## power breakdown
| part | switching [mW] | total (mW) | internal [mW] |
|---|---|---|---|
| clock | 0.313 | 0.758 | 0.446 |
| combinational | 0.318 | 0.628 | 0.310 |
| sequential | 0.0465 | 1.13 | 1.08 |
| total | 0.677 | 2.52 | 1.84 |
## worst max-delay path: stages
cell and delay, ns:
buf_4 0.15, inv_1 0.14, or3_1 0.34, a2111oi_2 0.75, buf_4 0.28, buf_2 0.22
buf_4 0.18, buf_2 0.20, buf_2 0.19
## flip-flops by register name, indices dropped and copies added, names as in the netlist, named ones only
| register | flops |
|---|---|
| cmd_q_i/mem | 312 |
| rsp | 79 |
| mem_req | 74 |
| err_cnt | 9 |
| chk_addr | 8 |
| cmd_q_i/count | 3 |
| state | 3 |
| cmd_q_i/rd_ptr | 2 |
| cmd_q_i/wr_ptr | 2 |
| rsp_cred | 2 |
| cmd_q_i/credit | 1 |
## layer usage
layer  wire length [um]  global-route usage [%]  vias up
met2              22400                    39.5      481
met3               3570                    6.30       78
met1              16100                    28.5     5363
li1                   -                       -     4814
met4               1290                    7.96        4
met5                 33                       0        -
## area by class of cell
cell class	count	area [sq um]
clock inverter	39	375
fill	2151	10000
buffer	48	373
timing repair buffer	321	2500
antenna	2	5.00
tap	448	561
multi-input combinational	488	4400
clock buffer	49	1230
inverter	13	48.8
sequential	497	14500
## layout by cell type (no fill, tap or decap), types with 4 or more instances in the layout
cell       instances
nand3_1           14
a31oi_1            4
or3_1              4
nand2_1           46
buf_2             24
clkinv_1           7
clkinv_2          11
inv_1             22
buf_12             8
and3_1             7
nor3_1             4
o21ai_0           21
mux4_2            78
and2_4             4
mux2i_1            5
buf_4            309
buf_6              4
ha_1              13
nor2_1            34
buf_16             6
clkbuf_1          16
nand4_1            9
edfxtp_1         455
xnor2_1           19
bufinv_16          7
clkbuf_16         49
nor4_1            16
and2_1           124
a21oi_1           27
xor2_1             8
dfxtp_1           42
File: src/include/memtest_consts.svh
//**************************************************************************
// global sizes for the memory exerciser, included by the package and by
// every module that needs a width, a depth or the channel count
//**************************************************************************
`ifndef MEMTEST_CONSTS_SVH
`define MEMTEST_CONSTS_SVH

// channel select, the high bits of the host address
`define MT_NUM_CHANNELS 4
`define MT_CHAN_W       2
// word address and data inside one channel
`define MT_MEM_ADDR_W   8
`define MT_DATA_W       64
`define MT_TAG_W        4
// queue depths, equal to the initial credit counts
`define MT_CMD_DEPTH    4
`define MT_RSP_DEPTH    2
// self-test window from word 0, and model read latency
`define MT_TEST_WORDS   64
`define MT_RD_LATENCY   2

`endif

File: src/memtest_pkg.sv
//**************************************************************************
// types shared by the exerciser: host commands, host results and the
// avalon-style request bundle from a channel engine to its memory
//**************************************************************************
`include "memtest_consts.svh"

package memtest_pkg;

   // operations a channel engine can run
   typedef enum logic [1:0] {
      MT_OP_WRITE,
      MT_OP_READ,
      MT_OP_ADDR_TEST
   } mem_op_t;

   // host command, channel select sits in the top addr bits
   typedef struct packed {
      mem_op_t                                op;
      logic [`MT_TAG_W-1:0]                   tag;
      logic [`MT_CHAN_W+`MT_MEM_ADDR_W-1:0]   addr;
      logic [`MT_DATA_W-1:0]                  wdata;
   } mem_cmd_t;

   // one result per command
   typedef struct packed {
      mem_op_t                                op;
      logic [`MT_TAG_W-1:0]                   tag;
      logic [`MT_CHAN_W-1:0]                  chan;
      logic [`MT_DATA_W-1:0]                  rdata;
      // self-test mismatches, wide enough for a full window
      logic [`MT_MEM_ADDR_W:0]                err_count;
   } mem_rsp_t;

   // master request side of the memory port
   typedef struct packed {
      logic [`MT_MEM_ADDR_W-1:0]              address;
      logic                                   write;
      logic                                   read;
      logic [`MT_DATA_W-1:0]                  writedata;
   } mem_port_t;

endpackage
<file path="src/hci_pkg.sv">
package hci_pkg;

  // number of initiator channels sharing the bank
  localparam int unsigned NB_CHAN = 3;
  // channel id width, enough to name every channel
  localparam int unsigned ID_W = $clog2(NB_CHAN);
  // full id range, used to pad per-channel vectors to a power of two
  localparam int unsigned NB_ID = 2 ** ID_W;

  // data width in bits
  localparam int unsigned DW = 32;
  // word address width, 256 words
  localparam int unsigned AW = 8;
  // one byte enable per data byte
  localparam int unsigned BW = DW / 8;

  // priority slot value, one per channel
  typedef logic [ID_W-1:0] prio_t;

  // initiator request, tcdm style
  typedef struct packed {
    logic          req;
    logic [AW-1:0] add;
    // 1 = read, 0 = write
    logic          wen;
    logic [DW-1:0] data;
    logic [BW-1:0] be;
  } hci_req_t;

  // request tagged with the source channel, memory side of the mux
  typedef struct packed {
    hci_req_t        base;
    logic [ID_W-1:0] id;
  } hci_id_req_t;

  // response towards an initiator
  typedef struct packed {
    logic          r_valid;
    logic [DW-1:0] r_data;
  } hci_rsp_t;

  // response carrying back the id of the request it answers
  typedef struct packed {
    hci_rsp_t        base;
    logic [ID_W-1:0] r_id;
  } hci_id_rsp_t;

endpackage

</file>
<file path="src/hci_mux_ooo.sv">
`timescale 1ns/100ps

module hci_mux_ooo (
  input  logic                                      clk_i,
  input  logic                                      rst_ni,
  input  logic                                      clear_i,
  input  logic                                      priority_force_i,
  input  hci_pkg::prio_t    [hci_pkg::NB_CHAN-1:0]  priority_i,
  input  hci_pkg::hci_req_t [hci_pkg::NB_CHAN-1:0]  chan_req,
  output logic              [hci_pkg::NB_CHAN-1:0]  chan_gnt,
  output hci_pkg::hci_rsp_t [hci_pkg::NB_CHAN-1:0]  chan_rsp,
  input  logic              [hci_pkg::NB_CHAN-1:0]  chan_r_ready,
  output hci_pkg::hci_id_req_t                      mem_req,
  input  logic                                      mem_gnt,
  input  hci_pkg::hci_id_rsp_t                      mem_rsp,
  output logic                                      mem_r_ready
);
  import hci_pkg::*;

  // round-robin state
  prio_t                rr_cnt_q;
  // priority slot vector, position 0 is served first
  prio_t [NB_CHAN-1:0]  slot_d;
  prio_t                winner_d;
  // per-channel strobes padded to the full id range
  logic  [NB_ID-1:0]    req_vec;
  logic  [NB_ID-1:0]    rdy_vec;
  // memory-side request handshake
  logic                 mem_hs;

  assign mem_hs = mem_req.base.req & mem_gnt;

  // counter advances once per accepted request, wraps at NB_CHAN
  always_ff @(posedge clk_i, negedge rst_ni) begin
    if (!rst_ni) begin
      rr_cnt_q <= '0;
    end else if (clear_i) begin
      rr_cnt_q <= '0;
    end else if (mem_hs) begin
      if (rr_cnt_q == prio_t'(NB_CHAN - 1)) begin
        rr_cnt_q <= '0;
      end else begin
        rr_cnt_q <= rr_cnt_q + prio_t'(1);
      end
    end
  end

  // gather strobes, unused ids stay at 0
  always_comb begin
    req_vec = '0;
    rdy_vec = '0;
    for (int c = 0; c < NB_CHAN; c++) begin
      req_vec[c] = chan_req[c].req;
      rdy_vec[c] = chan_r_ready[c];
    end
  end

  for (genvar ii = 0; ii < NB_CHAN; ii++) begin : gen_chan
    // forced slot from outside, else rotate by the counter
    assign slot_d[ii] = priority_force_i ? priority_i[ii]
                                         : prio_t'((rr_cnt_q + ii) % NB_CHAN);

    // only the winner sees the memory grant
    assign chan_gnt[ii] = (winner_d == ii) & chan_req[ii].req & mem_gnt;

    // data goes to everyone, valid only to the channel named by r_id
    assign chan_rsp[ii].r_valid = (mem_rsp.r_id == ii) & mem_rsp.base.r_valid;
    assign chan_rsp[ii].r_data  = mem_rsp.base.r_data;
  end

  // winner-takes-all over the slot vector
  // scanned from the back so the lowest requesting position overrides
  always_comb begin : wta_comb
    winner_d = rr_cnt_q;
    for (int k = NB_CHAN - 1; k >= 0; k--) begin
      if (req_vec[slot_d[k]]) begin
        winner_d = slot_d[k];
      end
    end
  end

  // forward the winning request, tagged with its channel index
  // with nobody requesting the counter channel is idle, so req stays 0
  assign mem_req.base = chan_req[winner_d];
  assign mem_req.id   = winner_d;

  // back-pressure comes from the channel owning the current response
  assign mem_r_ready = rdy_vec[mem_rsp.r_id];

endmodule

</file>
========
• [Your assignment]: Look over the material above and report how many of its lines have the string "usage" in them, nothing more.

• [Answer for this exercise]: 2